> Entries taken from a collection
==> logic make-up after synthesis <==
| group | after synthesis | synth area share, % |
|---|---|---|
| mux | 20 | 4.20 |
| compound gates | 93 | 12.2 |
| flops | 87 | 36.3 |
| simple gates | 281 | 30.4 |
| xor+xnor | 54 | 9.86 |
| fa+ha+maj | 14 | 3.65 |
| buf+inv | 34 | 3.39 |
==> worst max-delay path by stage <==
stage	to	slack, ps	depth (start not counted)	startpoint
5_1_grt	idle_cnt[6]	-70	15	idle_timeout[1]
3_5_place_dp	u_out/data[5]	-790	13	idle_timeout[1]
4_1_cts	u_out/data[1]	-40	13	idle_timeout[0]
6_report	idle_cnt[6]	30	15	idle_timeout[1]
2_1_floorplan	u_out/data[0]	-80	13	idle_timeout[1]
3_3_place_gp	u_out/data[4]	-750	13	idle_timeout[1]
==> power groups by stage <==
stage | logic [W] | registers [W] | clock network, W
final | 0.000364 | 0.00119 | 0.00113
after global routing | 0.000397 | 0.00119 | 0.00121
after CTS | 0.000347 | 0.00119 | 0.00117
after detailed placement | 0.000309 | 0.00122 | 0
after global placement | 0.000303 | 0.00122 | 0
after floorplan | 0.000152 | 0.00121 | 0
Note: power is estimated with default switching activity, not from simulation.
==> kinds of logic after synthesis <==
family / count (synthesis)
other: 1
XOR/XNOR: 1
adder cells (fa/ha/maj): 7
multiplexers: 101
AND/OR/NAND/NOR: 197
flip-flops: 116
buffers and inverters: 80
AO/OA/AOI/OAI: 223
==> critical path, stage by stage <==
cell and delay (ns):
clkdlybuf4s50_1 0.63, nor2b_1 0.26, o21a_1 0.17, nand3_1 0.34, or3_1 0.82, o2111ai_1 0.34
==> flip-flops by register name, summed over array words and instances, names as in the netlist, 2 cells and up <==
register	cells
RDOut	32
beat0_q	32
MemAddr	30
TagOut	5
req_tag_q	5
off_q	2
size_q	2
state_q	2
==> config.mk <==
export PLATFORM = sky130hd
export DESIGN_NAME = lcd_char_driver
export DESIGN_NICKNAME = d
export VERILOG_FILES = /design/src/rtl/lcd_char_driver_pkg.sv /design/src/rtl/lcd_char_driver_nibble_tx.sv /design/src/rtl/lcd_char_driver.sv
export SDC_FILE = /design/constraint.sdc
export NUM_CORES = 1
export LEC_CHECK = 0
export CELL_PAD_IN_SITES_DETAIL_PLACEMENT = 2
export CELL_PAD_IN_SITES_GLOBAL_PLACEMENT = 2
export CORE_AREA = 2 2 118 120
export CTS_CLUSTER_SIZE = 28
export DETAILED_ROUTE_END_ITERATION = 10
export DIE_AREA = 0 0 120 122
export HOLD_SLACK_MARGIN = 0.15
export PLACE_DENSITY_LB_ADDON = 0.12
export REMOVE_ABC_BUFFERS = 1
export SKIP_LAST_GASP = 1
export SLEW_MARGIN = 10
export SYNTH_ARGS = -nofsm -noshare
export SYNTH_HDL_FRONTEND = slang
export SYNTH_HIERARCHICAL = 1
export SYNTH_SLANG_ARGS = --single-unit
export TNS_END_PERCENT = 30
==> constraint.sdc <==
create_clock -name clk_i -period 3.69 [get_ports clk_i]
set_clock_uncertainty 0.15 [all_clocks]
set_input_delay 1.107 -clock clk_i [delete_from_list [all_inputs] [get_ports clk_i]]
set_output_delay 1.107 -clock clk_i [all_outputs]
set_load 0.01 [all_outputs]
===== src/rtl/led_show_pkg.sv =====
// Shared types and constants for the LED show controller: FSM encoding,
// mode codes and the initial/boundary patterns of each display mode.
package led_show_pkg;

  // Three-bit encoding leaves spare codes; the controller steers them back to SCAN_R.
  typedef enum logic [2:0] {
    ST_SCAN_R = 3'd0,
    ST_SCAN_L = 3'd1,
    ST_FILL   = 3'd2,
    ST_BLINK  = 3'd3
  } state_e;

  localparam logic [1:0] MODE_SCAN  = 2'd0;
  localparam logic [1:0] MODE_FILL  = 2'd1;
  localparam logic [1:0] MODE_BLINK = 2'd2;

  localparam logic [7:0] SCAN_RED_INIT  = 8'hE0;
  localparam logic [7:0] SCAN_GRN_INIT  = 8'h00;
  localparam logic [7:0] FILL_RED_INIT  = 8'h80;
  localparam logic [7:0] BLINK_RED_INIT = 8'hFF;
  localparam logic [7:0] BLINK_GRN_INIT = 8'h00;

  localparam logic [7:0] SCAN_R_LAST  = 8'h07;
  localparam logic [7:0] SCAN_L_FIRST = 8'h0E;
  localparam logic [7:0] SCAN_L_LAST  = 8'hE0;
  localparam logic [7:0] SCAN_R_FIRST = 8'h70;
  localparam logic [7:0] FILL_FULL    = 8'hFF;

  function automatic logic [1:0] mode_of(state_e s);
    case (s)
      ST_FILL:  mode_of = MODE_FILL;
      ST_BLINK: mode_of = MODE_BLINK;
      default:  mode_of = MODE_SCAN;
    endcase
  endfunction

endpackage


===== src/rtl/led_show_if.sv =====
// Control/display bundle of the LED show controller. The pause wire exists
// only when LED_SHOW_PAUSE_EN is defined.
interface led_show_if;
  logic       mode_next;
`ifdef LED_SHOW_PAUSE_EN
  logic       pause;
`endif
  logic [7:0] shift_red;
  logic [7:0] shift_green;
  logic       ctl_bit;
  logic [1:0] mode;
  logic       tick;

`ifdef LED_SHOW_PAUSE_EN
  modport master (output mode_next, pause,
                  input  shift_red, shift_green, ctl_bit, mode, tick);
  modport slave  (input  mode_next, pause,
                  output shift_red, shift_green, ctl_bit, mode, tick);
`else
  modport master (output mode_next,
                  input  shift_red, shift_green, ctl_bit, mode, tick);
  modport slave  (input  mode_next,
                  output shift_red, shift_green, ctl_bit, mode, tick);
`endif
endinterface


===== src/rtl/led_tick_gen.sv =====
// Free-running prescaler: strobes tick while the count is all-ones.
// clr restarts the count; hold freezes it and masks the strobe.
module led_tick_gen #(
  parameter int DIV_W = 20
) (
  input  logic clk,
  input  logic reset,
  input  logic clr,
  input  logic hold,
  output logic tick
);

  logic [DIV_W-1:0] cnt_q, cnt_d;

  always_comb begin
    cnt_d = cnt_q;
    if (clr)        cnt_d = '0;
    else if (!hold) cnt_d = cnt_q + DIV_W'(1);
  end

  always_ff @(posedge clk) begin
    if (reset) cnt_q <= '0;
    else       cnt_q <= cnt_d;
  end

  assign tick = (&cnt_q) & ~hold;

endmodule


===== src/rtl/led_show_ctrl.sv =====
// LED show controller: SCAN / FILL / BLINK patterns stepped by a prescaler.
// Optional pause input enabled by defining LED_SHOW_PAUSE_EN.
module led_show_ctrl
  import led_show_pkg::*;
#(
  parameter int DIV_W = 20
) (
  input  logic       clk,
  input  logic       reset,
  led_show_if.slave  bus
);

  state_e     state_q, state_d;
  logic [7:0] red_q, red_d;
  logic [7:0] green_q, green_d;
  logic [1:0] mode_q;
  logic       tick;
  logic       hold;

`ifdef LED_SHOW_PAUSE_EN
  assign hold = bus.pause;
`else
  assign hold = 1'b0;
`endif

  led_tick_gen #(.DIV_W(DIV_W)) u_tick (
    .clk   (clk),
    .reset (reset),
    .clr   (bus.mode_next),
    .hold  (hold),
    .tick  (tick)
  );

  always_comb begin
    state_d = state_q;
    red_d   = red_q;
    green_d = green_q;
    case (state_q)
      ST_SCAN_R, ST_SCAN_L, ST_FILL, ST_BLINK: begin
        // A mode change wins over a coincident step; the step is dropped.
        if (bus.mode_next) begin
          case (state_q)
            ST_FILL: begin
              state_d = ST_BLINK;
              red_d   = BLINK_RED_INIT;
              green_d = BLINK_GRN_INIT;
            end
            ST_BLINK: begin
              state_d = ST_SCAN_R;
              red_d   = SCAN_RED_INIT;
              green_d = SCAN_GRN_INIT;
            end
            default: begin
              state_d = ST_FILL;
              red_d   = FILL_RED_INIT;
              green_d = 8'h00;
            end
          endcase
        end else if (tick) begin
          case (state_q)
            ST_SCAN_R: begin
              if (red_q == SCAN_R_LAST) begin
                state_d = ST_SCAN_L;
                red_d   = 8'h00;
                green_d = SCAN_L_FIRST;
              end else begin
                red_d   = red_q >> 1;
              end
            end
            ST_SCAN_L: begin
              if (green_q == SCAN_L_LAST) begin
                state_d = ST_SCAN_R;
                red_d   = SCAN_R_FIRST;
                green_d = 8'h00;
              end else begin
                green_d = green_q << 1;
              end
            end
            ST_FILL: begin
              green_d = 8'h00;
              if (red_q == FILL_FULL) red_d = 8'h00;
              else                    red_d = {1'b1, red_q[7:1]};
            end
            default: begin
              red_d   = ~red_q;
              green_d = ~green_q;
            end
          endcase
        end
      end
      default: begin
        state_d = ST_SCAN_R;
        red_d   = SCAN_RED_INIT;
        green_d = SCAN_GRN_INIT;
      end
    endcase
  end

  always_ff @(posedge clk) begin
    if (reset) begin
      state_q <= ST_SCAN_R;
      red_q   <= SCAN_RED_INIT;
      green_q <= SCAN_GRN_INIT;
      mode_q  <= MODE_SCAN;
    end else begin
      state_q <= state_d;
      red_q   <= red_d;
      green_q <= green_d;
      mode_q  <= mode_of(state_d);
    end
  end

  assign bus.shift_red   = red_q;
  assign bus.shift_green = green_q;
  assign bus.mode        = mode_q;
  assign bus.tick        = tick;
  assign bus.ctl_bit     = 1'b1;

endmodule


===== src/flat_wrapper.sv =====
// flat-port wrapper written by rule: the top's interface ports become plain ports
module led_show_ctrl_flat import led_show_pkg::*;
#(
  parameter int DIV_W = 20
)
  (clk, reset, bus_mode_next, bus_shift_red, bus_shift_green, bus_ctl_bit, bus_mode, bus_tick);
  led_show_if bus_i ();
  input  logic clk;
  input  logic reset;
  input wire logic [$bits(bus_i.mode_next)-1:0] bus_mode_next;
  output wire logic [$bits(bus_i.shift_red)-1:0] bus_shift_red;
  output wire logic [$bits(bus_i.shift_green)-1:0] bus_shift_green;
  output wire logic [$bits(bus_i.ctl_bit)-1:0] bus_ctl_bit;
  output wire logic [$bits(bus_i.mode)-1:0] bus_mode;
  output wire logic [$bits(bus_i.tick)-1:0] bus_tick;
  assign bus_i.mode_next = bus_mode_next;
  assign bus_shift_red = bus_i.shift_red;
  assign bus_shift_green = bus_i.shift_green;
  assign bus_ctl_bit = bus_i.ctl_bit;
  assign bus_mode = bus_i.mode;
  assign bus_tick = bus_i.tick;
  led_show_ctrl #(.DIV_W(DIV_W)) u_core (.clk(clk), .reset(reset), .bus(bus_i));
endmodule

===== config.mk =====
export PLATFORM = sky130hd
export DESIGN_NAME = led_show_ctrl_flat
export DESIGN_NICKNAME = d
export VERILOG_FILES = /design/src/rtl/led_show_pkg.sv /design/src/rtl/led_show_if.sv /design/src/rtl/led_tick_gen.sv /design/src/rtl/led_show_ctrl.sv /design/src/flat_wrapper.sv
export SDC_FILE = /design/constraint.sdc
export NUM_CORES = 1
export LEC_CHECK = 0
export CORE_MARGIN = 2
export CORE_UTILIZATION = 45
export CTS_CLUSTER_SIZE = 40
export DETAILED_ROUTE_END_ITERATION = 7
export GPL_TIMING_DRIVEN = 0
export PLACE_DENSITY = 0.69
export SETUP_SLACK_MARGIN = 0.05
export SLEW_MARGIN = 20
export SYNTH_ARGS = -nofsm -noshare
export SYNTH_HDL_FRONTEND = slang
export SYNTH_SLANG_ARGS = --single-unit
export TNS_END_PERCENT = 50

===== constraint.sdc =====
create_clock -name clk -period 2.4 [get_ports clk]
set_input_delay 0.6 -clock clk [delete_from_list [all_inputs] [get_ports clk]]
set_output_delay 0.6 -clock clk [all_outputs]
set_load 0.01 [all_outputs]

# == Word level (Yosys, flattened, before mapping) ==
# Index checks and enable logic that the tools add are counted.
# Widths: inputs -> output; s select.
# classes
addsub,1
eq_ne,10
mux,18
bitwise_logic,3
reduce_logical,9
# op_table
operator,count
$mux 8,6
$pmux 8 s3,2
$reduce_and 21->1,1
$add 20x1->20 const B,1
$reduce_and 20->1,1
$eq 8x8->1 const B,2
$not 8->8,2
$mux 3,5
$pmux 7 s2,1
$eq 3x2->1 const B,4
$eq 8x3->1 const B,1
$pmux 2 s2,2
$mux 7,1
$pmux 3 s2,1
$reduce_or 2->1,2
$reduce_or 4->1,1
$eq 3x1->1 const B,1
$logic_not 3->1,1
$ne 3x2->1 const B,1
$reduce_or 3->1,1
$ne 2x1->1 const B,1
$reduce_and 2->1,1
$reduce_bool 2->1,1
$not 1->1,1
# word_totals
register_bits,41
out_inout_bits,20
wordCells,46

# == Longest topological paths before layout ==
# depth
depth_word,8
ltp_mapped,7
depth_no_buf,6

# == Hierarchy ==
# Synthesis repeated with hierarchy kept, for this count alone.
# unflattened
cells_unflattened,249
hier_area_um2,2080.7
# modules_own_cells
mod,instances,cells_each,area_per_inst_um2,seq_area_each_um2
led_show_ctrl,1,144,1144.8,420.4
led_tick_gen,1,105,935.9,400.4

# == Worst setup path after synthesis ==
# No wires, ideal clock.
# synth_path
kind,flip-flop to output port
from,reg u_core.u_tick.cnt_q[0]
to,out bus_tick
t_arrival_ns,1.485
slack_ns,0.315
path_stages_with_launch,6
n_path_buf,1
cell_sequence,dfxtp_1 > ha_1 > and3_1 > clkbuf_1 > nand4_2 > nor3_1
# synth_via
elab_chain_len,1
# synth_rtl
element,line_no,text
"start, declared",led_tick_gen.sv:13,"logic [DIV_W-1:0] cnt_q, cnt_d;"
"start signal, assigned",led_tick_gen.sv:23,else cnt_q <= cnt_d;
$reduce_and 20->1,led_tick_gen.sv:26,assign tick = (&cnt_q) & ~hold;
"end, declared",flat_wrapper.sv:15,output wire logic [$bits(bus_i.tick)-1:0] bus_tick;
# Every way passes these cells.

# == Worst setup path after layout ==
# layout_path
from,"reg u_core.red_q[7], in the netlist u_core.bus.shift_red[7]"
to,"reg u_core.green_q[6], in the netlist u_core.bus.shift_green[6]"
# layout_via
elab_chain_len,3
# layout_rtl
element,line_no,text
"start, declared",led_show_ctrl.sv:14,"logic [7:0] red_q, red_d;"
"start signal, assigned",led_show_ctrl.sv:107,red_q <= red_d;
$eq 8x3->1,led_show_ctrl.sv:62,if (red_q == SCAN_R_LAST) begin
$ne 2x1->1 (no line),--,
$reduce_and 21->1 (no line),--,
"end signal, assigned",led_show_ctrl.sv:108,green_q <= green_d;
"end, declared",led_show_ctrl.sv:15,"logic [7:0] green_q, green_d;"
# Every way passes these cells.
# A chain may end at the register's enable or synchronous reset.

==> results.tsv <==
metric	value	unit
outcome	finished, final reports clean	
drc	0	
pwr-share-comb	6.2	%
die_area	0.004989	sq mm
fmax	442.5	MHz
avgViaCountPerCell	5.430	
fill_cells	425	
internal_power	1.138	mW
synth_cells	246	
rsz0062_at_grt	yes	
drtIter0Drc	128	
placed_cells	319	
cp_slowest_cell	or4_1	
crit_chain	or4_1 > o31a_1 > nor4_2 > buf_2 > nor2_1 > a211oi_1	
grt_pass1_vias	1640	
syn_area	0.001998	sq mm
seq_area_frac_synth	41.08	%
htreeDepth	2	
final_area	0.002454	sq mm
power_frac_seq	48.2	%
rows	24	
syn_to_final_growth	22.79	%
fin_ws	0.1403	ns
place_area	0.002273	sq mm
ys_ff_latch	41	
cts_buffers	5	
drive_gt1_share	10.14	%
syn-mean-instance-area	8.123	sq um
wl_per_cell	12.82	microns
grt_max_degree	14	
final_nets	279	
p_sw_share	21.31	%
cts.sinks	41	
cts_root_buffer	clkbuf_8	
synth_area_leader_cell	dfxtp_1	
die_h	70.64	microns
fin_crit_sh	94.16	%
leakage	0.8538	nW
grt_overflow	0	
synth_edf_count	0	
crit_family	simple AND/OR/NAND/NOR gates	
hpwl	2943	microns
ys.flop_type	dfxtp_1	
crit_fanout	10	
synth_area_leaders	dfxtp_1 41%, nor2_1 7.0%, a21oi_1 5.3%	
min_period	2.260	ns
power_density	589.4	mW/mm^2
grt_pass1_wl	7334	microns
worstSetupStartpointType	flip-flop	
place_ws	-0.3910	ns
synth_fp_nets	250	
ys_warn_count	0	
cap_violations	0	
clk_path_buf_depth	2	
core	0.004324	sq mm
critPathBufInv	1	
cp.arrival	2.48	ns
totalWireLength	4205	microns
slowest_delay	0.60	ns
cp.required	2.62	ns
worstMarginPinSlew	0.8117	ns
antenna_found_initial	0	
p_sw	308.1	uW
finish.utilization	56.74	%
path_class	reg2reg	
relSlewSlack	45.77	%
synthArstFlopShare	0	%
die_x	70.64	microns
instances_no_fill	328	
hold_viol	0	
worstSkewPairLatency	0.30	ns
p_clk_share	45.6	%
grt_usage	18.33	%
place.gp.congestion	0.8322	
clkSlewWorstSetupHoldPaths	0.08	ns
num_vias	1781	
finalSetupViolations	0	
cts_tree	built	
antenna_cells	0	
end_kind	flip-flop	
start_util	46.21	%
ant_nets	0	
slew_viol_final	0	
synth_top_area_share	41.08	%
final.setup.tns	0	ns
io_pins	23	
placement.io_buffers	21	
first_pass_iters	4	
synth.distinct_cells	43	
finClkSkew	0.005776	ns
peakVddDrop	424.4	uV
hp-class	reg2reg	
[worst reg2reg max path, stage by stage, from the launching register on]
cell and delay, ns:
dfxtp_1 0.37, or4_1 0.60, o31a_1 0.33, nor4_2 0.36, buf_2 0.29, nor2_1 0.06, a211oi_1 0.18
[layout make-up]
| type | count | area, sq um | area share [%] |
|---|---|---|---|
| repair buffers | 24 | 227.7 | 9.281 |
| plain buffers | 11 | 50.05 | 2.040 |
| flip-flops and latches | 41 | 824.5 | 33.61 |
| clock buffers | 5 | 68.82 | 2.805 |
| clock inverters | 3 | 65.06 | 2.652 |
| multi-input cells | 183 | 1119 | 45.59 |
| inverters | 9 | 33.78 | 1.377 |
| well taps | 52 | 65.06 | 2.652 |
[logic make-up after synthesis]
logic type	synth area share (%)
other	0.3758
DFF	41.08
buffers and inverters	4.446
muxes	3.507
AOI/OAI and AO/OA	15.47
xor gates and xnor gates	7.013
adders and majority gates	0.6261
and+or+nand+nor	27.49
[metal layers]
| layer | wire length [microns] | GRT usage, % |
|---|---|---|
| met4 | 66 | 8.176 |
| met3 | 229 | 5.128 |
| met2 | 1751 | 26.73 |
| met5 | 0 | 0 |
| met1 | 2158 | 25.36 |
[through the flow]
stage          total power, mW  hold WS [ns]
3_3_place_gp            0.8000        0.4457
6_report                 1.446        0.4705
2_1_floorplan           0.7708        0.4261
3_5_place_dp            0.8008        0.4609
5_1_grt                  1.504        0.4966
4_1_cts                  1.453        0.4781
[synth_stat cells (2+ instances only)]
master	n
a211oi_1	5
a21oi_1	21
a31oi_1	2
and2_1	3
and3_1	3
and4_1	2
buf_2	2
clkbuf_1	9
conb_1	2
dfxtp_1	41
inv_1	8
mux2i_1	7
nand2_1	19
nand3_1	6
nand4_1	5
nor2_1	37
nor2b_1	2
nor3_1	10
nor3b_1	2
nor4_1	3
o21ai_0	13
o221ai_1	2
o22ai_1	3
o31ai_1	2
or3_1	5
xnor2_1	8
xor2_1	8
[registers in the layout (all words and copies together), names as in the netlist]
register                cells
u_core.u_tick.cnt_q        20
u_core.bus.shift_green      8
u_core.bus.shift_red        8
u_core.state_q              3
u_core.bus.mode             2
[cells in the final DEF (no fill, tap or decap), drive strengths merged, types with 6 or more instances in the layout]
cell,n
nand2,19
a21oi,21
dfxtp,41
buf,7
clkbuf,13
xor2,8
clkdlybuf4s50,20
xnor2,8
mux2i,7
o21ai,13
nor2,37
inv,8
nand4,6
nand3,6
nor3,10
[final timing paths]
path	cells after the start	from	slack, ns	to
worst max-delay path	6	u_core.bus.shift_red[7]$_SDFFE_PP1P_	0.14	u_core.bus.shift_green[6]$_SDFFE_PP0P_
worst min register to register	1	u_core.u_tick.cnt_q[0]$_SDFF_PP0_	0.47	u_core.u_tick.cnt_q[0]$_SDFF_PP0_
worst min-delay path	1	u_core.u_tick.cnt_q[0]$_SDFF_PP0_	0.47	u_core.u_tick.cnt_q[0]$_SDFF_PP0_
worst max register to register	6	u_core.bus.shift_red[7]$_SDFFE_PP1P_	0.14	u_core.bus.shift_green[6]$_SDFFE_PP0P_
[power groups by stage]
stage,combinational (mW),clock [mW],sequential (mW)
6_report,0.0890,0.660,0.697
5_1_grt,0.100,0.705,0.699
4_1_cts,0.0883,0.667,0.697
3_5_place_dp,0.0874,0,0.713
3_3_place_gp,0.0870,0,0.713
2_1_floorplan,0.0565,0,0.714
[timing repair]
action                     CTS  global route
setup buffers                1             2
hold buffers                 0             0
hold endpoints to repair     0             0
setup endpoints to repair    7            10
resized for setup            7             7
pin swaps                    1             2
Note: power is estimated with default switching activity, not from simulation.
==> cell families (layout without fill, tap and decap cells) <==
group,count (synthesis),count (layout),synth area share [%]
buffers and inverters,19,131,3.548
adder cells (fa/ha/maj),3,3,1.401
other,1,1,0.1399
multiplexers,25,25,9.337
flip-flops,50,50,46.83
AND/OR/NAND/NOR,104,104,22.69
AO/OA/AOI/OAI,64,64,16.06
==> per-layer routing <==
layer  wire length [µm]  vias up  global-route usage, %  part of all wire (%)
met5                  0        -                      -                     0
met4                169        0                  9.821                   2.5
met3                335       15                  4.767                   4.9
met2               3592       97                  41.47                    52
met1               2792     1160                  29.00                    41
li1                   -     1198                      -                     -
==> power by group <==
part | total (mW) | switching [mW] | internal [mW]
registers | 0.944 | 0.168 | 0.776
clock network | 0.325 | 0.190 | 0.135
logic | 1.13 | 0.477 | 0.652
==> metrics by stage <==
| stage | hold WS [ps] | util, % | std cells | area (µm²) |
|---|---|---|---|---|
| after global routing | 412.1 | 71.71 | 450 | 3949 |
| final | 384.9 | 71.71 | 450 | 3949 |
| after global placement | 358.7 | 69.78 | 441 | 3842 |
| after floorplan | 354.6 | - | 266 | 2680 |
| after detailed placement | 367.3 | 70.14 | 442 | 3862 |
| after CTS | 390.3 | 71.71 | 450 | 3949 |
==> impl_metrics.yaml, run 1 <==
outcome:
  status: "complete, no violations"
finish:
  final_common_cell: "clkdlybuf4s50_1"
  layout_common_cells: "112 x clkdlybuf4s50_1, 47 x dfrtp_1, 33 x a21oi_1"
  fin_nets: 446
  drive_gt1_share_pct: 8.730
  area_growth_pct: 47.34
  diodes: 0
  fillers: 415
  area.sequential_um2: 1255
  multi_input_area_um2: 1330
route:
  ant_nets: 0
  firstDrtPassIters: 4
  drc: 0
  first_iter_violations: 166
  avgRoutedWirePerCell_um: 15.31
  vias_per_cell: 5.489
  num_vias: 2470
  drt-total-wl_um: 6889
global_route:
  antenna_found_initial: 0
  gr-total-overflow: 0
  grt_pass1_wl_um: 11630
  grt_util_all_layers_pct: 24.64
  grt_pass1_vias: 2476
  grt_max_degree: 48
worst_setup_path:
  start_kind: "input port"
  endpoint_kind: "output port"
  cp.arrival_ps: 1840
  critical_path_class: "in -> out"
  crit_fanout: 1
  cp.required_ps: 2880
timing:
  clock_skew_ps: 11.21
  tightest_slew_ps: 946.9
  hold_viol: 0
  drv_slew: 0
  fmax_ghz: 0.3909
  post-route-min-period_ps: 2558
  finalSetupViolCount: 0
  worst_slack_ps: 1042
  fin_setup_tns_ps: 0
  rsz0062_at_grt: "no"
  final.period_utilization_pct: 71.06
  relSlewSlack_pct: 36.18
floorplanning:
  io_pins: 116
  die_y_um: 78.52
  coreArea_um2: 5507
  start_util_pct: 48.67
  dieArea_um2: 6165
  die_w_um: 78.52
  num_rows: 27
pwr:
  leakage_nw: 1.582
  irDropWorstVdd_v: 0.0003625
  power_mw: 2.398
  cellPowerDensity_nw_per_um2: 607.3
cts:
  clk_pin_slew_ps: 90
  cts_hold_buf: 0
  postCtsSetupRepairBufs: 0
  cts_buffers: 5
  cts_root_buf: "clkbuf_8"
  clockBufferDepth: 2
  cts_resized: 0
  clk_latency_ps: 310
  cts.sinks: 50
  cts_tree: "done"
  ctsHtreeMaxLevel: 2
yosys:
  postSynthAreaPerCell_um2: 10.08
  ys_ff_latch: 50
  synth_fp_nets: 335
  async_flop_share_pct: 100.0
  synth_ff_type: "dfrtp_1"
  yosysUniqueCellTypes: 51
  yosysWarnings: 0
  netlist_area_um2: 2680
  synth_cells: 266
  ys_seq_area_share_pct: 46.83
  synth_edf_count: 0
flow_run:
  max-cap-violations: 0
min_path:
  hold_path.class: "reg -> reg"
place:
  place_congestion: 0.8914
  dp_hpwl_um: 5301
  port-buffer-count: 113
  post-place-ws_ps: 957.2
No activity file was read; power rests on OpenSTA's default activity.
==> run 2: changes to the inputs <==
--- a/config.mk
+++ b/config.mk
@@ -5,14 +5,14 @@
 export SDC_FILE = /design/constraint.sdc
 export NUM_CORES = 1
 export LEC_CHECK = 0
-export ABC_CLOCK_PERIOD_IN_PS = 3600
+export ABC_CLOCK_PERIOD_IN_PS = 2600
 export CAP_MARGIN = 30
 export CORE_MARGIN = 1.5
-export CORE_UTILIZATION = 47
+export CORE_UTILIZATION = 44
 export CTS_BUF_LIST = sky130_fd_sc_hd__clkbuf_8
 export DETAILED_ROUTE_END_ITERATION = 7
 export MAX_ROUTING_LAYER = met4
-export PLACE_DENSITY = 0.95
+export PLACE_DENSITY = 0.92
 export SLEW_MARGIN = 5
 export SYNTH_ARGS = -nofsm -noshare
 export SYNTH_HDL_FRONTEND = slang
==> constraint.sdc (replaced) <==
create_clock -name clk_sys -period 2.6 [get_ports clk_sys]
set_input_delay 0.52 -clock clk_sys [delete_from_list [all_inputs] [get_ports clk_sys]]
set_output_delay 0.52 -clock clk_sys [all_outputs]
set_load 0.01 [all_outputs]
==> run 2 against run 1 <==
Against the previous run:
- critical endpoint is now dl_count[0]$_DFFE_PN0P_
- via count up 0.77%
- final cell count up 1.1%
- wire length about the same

> Task brief
Above are some records. Copy each of their lines that holds the string "data".

> Solution to the exercise
3_5_place_dp	u_out/data[5]	-790	13	idle_timeout[1]
4_1_cts	u_out/data[1]	-40	13	idle_timeout[0]
2_1_floorplan	u_out/data[0]	-80	13	idle_timeout[1]
3_3_place_gp	u_out/data[4]	-750	13	idle_timeout[1]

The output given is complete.